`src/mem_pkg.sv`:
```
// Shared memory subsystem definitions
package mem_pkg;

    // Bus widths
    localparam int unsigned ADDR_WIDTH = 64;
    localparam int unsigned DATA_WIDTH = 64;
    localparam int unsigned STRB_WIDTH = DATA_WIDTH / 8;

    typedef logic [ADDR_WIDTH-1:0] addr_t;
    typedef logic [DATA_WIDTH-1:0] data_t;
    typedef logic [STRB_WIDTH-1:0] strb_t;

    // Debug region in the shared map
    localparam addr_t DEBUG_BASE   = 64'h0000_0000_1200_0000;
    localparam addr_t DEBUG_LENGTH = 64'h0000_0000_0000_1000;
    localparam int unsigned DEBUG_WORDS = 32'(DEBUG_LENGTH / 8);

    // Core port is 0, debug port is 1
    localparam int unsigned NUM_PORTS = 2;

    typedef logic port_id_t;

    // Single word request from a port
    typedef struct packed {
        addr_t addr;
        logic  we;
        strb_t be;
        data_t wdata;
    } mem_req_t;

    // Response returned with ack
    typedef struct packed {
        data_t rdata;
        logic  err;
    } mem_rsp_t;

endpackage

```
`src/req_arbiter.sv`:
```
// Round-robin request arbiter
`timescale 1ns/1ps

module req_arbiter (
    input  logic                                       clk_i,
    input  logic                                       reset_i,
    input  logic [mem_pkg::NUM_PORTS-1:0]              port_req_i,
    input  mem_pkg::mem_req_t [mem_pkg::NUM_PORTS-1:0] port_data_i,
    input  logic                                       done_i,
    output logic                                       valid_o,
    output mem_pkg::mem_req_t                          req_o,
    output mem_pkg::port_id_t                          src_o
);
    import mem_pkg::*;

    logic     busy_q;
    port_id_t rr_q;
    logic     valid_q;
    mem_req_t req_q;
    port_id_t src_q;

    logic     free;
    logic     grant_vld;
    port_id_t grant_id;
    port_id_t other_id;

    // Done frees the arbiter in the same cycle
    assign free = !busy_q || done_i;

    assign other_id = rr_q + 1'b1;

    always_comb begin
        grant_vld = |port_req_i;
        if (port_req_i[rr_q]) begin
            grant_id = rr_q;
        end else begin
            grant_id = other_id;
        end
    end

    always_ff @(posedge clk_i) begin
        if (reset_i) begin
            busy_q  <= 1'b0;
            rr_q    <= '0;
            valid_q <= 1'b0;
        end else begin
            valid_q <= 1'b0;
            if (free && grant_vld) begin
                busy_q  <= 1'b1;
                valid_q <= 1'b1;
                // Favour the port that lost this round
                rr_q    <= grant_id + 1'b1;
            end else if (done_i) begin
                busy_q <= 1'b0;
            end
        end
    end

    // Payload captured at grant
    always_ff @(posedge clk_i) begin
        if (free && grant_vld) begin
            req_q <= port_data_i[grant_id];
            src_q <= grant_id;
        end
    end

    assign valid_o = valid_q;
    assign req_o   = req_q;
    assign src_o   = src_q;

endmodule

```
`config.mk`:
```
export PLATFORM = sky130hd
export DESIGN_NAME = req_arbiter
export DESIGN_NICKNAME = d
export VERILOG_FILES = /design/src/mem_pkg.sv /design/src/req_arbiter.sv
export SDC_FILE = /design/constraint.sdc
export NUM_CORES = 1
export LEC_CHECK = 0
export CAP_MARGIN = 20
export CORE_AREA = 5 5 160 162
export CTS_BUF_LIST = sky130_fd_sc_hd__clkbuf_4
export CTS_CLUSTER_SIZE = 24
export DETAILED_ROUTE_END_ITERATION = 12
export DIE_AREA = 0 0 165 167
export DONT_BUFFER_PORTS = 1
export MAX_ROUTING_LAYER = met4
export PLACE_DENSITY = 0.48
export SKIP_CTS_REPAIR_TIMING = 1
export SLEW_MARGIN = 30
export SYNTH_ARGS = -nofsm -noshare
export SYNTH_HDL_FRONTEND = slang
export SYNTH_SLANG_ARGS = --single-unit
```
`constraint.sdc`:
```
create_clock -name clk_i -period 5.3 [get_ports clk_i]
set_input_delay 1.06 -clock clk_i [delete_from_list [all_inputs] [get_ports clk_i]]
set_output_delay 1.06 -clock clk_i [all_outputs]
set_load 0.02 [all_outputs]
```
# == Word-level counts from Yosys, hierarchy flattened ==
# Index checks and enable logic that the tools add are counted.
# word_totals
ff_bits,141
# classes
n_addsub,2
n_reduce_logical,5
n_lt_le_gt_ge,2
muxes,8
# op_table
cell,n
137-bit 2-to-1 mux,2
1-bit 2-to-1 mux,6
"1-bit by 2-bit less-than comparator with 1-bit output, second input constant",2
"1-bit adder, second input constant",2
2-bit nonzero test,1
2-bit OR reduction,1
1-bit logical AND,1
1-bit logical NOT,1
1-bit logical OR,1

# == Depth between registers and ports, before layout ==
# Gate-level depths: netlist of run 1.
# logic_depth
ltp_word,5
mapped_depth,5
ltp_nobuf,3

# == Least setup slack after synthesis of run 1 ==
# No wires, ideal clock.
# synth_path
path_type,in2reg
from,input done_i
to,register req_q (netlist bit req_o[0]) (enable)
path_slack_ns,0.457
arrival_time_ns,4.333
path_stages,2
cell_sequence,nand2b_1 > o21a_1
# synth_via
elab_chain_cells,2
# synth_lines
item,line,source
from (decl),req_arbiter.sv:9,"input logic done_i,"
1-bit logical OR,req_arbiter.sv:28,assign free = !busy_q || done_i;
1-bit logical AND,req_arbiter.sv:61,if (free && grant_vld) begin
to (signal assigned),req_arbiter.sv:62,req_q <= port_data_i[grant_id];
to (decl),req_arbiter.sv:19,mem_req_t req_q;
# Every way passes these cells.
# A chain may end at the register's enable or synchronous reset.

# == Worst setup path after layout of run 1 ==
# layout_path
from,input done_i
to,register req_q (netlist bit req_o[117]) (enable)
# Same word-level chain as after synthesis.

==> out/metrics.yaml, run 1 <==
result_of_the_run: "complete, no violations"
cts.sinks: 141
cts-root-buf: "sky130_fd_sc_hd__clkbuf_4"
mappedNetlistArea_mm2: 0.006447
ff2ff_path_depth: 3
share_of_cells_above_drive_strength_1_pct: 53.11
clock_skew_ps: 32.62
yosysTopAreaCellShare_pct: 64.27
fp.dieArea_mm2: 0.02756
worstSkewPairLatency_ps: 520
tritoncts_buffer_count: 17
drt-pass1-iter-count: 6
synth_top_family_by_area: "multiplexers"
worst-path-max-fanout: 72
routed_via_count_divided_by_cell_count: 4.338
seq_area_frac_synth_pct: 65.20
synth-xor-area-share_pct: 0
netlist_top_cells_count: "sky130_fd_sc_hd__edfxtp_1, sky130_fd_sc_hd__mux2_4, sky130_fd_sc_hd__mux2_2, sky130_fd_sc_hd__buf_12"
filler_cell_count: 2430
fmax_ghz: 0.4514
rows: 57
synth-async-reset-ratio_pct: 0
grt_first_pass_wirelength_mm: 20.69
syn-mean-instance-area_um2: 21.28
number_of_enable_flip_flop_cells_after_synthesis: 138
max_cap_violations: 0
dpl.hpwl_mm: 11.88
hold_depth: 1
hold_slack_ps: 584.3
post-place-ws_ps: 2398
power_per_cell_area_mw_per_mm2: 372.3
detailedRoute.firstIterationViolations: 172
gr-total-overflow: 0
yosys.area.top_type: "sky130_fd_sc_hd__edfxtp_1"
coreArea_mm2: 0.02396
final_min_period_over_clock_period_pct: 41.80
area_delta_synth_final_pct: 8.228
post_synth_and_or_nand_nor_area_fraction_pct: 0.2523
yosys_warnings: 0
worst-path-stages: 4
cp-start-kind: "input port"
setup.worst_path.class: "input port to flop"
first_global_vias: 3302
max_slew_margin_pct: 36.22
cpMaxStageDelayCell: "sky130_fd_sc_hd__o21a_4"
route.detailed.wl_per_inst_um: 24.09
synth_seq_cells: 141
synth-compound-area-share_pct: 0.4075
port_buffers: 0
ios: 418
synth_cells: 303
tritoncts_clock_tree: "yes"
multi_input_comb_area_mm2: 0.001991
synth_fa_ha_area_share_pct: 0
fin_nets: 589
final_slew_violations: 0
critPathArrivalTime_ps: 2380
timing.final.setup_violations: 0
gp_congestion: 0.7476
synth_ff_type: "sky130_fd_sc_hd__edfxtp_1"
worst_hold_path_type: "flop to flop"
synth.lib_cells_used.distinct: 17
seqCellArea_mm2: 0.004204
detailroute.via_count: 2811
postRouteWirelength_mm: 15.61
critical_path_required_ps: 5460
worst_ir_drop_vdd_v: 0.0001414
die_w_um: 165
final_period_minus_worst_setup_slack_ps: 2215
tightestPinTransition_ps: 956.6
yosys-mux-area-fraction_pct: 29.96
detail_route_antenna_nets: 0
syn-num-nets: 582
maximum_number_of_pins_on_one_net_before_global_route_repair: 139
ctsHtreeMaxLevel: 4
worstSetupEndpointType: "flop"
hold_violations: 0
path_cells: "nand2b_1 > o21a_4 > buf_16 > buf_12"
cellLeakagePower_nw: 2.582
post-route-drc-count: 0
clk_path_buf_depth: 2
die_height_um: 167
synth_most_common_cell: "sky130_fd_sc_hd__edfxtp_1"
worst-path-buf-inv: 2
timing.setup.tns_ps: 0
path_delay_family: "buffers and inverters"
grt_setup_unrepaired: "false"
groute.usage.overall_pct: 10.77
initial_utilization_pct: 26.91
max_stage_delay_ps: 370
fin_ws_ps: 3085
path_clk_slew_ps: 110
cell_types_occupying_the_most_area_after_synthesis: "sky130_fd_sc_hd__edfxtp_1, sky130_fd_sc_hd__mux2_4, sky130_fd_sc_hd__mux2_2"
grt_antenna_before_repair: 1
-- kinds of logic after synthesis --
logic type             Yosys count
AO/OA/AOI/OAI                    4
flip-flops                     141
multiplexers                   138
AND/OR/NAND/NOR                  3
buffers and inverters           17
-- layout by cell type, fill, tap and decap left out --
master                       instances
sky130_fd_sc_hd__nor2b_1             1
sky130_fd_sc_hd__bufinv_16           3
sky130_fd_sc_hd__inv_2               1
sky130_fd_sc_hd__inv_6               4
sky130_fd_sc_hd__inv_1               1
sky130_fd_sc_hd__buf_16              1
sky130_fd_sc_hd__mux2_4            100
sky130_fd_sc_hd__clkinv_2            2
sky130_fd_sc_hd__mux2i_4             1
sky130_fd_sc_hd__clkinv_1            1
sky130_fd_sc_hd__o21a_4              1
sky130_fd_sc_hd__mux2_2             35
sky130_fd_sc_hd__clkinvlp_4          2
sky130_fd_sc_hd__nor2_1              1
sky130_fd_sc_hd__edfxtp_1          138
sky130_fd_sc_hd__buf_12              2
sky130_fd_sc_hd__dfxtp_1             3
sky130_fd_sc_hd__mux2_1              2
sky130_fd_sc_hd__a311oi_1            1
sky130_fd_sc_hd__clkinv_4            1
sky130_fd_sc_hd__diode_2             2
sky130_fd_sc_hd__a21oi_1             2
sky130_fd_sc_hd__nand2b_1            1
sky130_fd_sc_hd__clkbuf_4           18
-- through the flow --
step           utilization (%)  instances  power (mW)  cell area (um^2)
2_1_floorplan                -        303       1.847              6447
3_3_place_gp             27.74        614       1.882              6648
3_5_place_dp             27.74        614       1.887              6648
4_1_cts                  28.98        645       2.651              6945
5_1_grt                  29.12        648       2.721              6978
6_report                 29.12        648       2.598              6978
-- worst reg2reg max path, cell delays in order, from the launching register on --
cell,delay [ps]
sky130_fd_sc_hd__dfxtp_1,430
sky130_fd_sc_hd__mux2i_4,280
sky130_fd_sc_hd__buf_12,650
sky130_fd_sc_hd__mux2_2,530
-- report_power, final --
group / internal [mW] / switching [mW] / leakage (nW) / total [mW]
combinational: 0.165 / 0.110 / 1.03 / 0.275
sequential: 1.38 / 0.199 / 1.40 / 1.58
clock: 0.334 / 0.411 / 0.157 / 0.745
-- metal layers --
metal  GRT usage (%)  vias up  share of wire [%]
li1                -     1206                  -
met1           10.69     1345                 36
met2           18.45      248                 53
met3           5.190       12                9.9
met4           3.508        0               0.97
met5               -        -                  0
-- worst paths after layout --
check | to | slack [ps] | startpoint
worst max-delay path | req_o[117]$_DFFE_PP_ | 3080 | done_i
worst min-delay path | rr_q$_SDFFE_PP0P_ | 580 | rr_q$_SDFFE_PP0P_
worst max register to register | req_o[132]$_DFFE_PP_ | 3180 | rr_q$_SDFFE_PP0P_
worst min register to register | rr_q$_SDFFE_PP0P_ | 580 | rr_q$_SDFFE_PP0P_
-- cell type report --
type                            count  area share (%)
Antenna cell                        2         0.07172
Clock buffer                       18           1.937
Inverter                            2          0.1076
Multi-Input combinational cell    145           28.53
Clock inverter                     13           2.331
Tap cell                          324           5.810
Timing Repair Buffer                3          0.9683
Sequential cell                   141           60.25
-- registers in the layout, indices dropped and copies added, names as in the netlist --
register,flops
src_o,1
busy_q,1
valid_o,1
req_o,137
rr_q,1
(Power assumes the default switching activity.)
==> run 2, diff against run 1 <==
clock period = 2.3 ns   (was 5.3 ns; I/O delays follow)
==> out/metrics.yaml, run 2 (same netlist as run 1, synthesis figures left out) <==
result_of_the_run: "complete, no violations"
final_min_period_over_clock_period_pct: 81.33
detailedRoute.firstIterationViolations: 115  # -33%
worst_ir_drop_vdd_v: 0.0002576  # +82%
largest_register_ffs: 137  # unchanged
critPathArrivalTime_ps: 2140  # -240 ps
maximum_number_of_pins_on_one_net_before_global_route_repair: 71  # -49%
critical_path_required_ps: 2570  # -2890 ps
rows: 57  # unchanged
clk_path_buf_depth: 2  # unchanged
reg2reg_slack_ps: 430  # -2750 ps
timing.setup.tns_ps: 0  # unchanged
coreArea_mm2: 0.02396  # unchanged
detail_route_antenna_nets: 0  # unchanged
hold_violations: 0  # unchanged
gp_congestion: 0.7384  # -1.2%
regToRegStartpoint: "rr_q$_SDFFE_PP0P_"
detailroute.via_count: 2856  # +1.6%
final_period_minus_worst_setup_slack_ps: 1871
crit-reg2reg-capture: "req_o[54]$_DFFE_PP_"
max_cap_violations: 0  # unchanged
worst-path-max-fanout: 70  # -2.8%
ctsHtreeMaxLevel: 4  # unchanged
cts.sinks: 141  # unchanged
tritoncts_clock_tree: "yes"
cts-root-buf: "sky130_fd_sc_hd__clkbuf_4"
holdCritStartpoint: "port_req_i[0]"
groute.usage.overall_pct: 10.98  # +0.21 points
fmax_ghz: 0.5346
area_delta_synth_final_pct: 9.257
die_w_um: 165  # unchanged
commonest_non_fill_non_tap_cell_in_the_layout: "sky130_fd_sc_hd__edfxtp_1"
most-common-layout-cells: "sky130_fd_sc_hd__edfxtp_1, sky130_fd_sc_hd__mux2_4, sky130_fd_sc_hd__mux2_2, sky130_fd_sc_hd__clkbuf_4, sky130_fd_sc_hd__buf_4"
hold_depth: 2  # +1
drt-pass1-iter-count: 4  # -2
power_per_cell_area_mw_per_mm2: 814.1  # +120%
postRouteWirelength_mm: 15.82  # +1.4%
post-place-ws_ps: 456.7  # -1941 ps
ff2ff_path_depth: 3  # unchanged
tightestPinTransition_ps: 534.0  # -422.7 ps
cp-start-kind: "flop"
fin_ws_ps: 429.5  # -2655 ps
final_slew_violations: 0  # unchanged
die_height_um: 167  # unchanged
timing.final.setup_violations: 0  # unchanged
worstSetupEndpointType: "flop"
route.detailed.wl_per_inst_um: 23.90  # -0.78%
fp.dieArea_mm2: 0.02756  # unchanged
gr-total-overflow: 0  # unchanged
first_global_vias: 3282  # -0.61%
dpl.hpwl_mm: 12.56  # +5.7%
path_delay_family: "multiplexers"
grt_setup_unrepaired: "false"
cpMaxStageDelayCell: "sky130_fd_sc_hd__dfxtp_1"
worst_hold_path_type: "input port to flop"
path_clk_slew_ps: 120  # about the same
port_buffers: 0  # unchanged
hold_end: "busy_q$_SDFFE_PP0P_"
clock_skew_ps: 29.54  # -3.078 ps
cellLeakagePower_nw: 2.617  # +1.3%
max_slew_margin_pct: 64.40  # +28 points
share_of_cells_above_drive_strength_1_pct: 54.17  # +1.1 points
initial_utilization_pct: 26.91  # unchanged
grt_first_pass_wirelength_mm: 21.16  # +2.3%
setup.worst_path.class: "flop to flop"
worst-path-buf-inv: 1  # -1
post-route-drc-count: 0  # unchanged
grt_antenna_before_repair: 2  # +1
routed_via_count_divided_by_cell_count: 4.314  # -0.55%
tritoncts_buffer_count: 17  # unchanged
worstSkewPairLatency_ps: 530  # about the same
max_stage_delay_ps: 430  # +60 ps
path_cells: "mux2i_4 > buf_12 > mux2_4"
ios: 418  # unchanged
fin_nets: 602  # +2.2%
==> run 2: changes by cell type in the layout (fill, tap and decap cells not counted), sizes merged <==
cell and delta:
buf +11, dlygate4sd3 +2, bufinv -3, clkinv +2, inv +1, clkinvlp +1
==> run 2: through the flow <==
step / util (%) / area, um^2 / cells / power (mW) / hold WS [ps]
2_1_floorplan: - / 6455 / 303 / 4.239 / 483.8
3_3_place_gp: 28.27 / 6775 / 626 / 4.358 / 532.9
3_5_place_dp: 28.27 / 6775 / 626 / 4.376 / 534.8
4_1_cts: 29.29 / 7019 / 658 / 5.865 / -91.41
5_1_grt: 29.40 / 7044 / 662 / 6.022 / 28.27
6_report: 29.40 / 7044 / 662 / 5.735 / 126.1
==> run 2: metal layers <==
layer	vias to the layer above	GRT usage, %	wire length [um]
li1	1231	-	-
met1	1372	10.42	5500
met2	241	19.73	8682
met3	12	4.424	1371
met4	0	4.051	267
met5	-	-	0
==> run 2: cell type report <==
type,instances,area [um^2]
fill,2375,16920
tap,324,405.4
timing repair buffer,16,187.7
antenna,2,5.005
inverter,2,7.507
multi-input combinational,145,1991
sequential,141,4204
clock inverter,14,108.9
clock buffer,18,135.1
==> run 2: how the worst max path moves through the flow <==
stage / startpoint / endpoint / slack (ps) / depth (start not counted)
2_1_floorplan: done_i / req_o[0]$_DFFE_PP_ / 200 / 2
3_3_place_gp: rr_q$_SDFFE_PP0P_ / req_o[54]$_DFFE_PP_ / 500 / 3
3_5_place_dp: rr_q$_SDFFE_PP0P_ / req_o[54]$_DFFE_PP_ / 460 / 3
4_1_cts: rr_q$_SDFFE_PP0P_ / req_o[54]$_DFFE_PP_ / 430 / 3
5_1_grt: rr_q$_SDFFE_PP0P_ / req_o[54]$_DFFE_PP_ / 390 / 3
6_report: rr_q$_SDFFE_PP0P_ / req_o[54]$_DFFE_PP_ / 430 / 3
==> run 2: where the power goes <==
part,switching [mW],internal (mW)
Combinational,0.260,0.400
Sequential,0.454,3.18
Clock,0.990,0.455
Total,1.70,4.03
+++
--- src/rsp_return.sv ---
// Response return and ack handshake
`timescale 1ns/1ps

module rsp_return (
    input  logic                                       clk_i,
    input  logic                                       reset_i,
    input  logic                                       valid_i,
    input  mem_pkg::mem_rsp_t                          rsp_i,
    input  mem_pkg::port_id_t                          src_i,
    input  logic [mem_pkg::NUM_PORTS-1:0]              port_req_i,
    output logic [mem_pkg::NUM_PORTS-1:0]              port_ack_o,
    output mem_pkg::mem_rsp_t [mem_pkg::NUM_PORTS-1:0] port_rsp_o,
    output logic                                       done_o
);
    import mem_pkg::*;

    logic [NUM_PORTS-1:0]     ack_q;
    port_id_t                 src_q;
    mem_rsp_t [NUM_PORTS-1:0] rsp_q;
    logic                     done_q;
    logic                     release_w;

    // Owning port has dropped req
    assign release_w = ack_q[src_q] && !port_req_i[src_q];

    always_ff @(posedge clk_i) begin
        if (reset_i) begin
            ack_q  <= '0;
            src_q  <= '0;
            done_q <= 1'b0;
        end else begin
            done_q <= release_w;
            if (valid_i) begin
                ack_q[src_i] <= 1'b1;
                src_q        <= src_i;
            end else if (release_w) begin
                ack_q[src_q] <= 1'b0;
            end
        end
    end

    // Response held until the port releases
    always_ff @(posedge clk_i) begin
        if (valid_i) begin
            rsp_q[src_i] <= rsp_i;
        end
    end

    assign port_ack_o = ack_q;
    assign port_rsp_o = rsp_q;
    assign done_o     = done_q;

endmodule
+++
WHAT TO DO | Search the data for "cpMaxStageDelayCell" and list every line in which it occurs.

FINAL ANSWER |
cpMaxStageDelayCell: "sky130_fd_sc_hd__o21a_4"
cpMaxStageDelayCell: "sky130_fd_sc_hd__dfxtp_1"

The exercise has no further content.